Als ich wieder nach Halle zurückkehrte, erhielt ich die Nachricht, dass ich mein Studium mit der Unterstützung durch den DAAD weiterführen konnte. Für mich war zu diesem Zeitpunkt klar, dass ich in Deutschland bleiben werde.
Die deutsche Wiedervereinigung im Oktober 1990 hatte auch unmittelbare Auswirkungen auf Stipendiaten der damaligen DDR. Was bedeutete für Sie in dieser Situation Ihre Übernahme als Stipendiat durch den DAAD?

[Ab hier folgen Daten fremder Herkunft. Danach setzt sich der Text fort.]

$ cat config.mk
export PLATFORM = sky130hd
export DESIGN_NAME = preemptive_priority_scheduler
export DESIGN_NICKNAME = d
export VERILOG_FILES = /design/src/rtl/core/pps_pkg.sv /design/src/rtl/core/pps_ctrl.sv /design/src/rtl/core/pps_dp.sv /design/src/rtl/core/preemptive_priority_scheduler.sv
export SDC_FILE = /design/constraint.sdc
export NUM_CORES = 1
export LEC_CHECK = 0
export ABC_CLOCK_PERIOD_IN_PS = 11600
export BUFFER_PORTS_ARGS = -buffer_cell sky130_fd_sc_hd__buf_2
export CORE_MARGIN = 2
export CORE_UTILIZATION = 67
export CTS_CLUSTER_SIZE = 12
export DETAILED_ROUTE_END_ITERATION = 6
export GPL_ROUTABILITY_DRIVEN = 0
export PLACE_DENSITY = 0.84
export SYNTH_ARGS = -nofsm -noshare
export SYNTH_HDL_FRONTEND = slang
export SYNTH_SLANG_ARGS = --single-unit
export TNS_END_PERCENT = 10
$ cat constraint.sdc
create_clock -name clock -period 11.6 [get_ports clock]
set_input_delay 0 -clock clock [delete_from_list [all_inputs] [get_ports clock]]
set_output_delay 0 -clock clock [all_outputs]
set_load 0.005 [all_outputs]
$ cat src/rtl/core/pps_pkg.sv
// shared types and constants of the preemptive priority scheduler
// no dependencies
package pps_pkg;

   localparam int TIME_W = 16;
   localparam int WORK_W = 16;
   localparam int PRIO_W = 8;
   localparam int SLOT_W = 4;
   localparam int REQ_W  = 2;

   typedef logic [TIME_W-1:0] time_type;
   typedef logic [WORK_W-1:0] work_type;
   typedef logic [PRIO_W-1:0] prio_type;
   typedef logic [SLOT_W-1:0] slot_type;
   typedef logic [REQ_W-1:0]  req_code_type;

   // request codes
   localparam req_code_type REQ_LOAD  = 2'd0;
   localparam req_code_type REQ_TICK  = 2'd1;
   localparam req_code_type REQ_CLEAR = 2'd2;

   localparam time_type TIME_MAX = 16'hFFFF;
   localparam work_type WAIT_MAX = 16'hFFFF;

   // one table row
   typedef struct packed {
      time_type arrival;
      work_type remaining;
      prio_type prio;
      work_type waited;
   } task_entry_type;

   // controller to datapath
   typedef struct packed {
      logic load;
      logic clear;
      logic tick_start;
      logic idx_clr;
      logic idx_inc;
      logic rd_en;
      logic rd_upd;
      logic finish;
   } pps_cmd_type;

   // datapath to controller
   typedef struct packed {
      logic empty;
      logic idx_last;
      logic out_free;
   } pps_status_type;

endpackage

$ cat src/rtl/core/pps_ctrl.sv
// sequencer of the scheduler: request decode and the two table passes of a tick
// depends on pps_pkg
module pps_ctrl (
   input  logic                  clock,
   input  logic                  reset,
   input  logic                  req_valid,
   output logic                  req_ready,
   input  pps_pkg::req_code_type req_type,
   input  pps_pkg::pps_status_type status,
   output pps_pkg::pps_cmd_type  cmd
);
   import pps_pkg::*;

   typedef enum logic [2:0] {
      ST_IDLE,
      ST_SCAN,
      ST_SCAN_TAIL,
      ST_UPDATE,
      ST_UPDATE_TAIL,
      ST_FINISH
   } state_type;

   state_type state_ff, state_in;

   always_comb begin
      state_in  = state_ff;
      cmd       = '0;
      req_ready = 1'b0;
      case (state_ff)
         ST_IDLE: begin
            req_ready = 1'b1;
            if (req_valid) begin
               case (req_type)
                  REQ_LOAD:  cmd.load = 1'b1;
                  REQ_CLEAR: cmd.clear = 1'b1;
                  REQ_TICK: begin
                     cmd.tick_start = 1'b1;
                     cmd.idx_clr    = 1'b1;
                     state_in       = status.empty ? ST_FINISH : ST_SCAN;
                  end
                  default: ;
               endcase
            end
         end
         ST_SCAN: begin
            cmd.rd_en = 1'b1;
            if (status.idx_last) begin
               cmd.idx_clr = 1'b1;
               state_in    = ST_SCAN_TAIL;
            end else begin
               cmd.idx_inc = 1'b1;
            end
         end
         ST_SCAN_TAIL: state_in = ST_UPDATE;
         ST_UPDATE: begin
            cmd.rd_en  = 1'b1;
            cmd.rd_upd = 1'b1;
            if (status.idx_last) begin
               state_in = ST_UPDATE_TAIL;
            end else begin
               cmd.idx_inc = 1'b1;
            end
         end
         ST_UPDATE_TAIL: state_in = ST_FINISH;
         ST_FINISH: begin
            if (status.out_free) begin
               cmd.finish = 1'b1;
               state_in   = ST_IDLE;
            end
         end
         default: state_in = ST_IDLE;
      endcase
   end

   always_ff @(posedge clock) begin
      if (reset) begin
         state_ff <= ST_IDLE;
      end else begin
         state_ff <= state_in;
      end
   end

endmodule

$ cat src/rtl/core/pps_dp.sv
// datapath of the scheduler: task table memory, selection, update and result register
// depends on pps_pkg
module pps_dp #(
   parameter int MAX_PROCS = 16
) (
   input  logic                   clock,
   input  logic                   reset,
   input  pps_pkg::pps_cmd_type   cmd,
   output pps_pkg::pps_status_type status,
   input  pps_pkg::time_type      req_arrival,
   input  pps_pkg::work_type      req_burst,
   input  pps_pkg::prio_type      req_prio,
   output logic                   rsp_valid,
   input  logic                   rsp_ready,
   output logic                   rsp_ran_valid,
   output pps_pkg::slot_type      rsp_ran_slot,
   output pps_pkg::time_type      rsp_tick_start,
   output logic                   rsp_finished,
   output pps_pkg::work_type      rsp_wait_total,
   output logic                   rsp_all_done
);
   import pps_pkg::*;

   localparam int IW  = (MAX_PROCS > 1) ? $clog2(MAX_PROCS) : 1;
   localparam int CW  = $clog2(MAX_PROCS + 1);
   localparam int RSW = (IW > SLOT_W) ? IW : SLOT_W;

   // task table
   task_entry_type mem [MAX_PROCS];
   task_entry_type rd_data_ff;
   logic           wr_en;
   logic [IW-1:0]  wr_addr;
   task_entry_type wr_data;

   logic [CW-1:0]  count_ff;
   time_type       clock_ff;
   logic [IW-1:0]  idx_ff;

   logic           rd_vld_ff;
   logic           rd_upd_ff;
   logic [IW-1:0]  rd_slot_ff;

   // selection and tick summary
   logic           found_ff;
   logic [IW-1:0]  pick_ff;
   prio_type       best_prio_ff;
   time_type       best_arr_ff;
   logic           done_ff;
   work_type       wait_out_ff;
   logic           all_done_ff;

   logic           rsp_valid_ff;
   logic           ran_valid_ff;
   slot_type       ran_slot_ff;
   time_type       tick_start_ff;
   logic           finished_ff;
   work_type       wait_total_ff;
   logic           all_done_out_ff;

   logic           ready_now;
   logic           better;
   logic           is_pick;
   work_type       rem_new;
   work_type       wait_new;
   logic           can_load;
   logic [RSW-1:0] pick_ext;

   assign can_load = (count_ff < CW'(MAX_PROCS));
   assign ready_now = (rd_data_ff.remaining != '0) && (rd_data_ff.arrival <= clock_ff);
   assign better = !found_ff || (rd_data_ff.prio < best_prio_ff) ||
                   ((rd_data_ff.prio == best_prio_ff) && (rd_data_ff.arrival < best_arr_ff));
   assign is_pick = found_ff && (rd_slot_ff == pick_ff);
   assign rem_new = is_pick ? (rd_data_ff.remaining - WORK_W'(1)) : rd_data_ff.remaining;

   always_comb begin
      wait_new = rd_data_ff.waited;
      if (!is_pick && (rem_new != '0) && (rd_data_ff.arrival <= clock_ff) &&
          (rd_data_ff.waited != WAIT_MAX)) begin
         wait_new = rd_data_ff.waited + WORK_W'(1);
      end
   end

   // one write port: load in idle, write-back in the update pass
   always_comb begin
      wr_en   = 1'b0;
      wr_addr = rd_slot_ff;
      wr_data = rd_data_ff;
      if (cmd.load && can_load) begin
         wr_en           = 1'b1;
         wr_addr         = count_ff[IW-1:0];
         wr_data.arrival   = req_arrival;
         wr_data.remaining = req_burst;
         wr_data.prio      = req_prio;
         wr_data.waited    = '0;
      end else if (rd_vld_ff && rd_upd_ff) begin
         wr_en             = 1'b1;
         wr_data.remaining = rem_new;
         wr_data.waited    = wait_new;
      end
   end

   always_ff @(posedge clock) begin
      if (wr_en) begin
         mem[wr_addr] <= wr_data;
      end
      if (cmd.rd_en) begin
         rd_data_ff <= mem[idx_ff];
         rd_slot_ff <= idx_ff;
      end
   end

   always_ff @(posedge clock) begin
      if (reset) begin
         count_ff     <= '0;
         clock_ff     <= '0;
         idx_ff       <= '0;
         rd_vld_ff    <= 1'b0;
         rd_upd_ff    <= 1'b0;
         found_ff     <= 1'b0;
         done_ff      <= 1'b0;
         all_done_ff  <= 1'b1;
         rsp_valid_ff <= 1'b0;
      end else begin
         rd_vld_ff <= cmd.rd_en;
         rd_upd_ff <= cmd.rd_upd;

         if (cmd.idx_clr) begin
            idx_ff <= '0;
         end else if (cmd.idx_inc) begin
            idx_ff <= idx_ff + IW'(1);
         end

         if (cmd.clear) begin
            count_ff <= '0;
            clock_ff <= '0;
         end else if (cmd.load && can_load) begin
            count_ff <= count_ff + CW'(1);
         end else if (cmd.finish && (clock_ff != TIME_MAX)) begin
            clock_ff <= clock_ff + TIME_W'(1);
         end

         if (cmd.tick_start) begin
            found_ff    <= 1'b0;
            done_ff     <= 1'b0;
            all_done_ff <= 1'b1;
         end else if (rd_vld_ff && !rd_upd_ff) begin
            if (ready_now && better) begin
               found_ff <= 1'b1;
            end
         end else if (rd_vld_ff && rd_upd_ff) begin
            if (rem_new != '0) begin
               all_done_ff <= 1'b0;
            end
            if (is_pick && (rem_new == '0)) begin
               done_ff <= 1'b1;
            end
         end

         if (cmd.finish) begin
            rsp_valid_ff <= 1'b1;
         end else if (rsp_ready) begin
            rsp_valid_ff <= 1'b0;
         end
      end
   end

   // payload registers
   always_ff @(posedge clock) begin
      if (cmd.tick_start) begin
         pick_ff     <= '0;
         wait_out_ff <= '0;
      end else if (rd_vld_ff && !rd_upd_ff && ready_now && better) begin
         pick_ff      <= rd_slot_ff;
         best_prio_ff <= rd_data_ff.prio;
         best_arr_ff  <= rd_data_ff.arrival;
      end else if (rd_vld_ff && rd_upd_ff && is_pick && (rem_new == '0)) begin
         wait_out_ff <= rd_data_ff.waited;
      end
      if (cmd.finish) begin
         ran_valid_ff    <= found_ff;
         ran_slot_ff     <= found_ff ? pick_ext[SLOT_W-1:0] : '0;
         tick_start_ff   <= clock_ff;
         finished_ff     <= done_ff;
         wait_total_ff   <= wait_out_ff;
         all_done_out_ff <= all_done_ff;
      end
   end

   assign pick_ext = RSW'(pick_ff);

   assign status.empty    = (count_ff == '0);
   assign status.idx_last = (idx_ff == IW'(count_ff - CW'(1)));
   assign status.out_free = !rsp_valid_ff || rsp_ready;

   assign rsp_valid      = rsp_valid_ff;
   assign rsp_ran_valid  = ran_valid_ff;
   assign rsp_ran_slot   = ran_slot_ff;
   assign rsp_tick_start = tick_start_ff;
   assign rsp_finished   = finished_ff;
   assign rsp_wait_total = wait_total_ff;
   assign rsp_all_done   = all_done_out_ff;

endmodule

Das Land, das mir ein Stipendium ermöglicht hatte, verschwand so langsam. Das führte bei mir und vielen anderen Studierenden aus dem Ausland zu einem ganz pragmatischen Problem: „Können wir hier ohne ein Stipendium noch bleiben?“ Zum Glück übernahm der Deutsche Akademische Austauschdienst das Stipendium und ich konnte bleiben. Es ist eine schöne Entwicklung der Geschichte, dass ich heute im Deutschen Bundestag der Berichterstatter für den DAAD bin.
Marcus Klein (14. Januar 2020)
In eigener Sache
Vom 14. auf den 15. Januar wurde auf das Bürgerbüro von Herrn Dr. Diaby in Halle an der Saale ein Anschlag verübt. Der DAAD verurteilt diesen Anschlag auf das Schärfste. Es stimmt uns traurig, dass das Leben von Menschen, die sich für den Zusammenhalt in unserer Gesellschaft einsetzen, in Deutschland bedroht wird. Fremdenfeindliche Übergriffe wie diese zeigen, wie sehr Deutschland den weltoffenen Dialog braucht und wir alle uns dafür einsetzen müssen.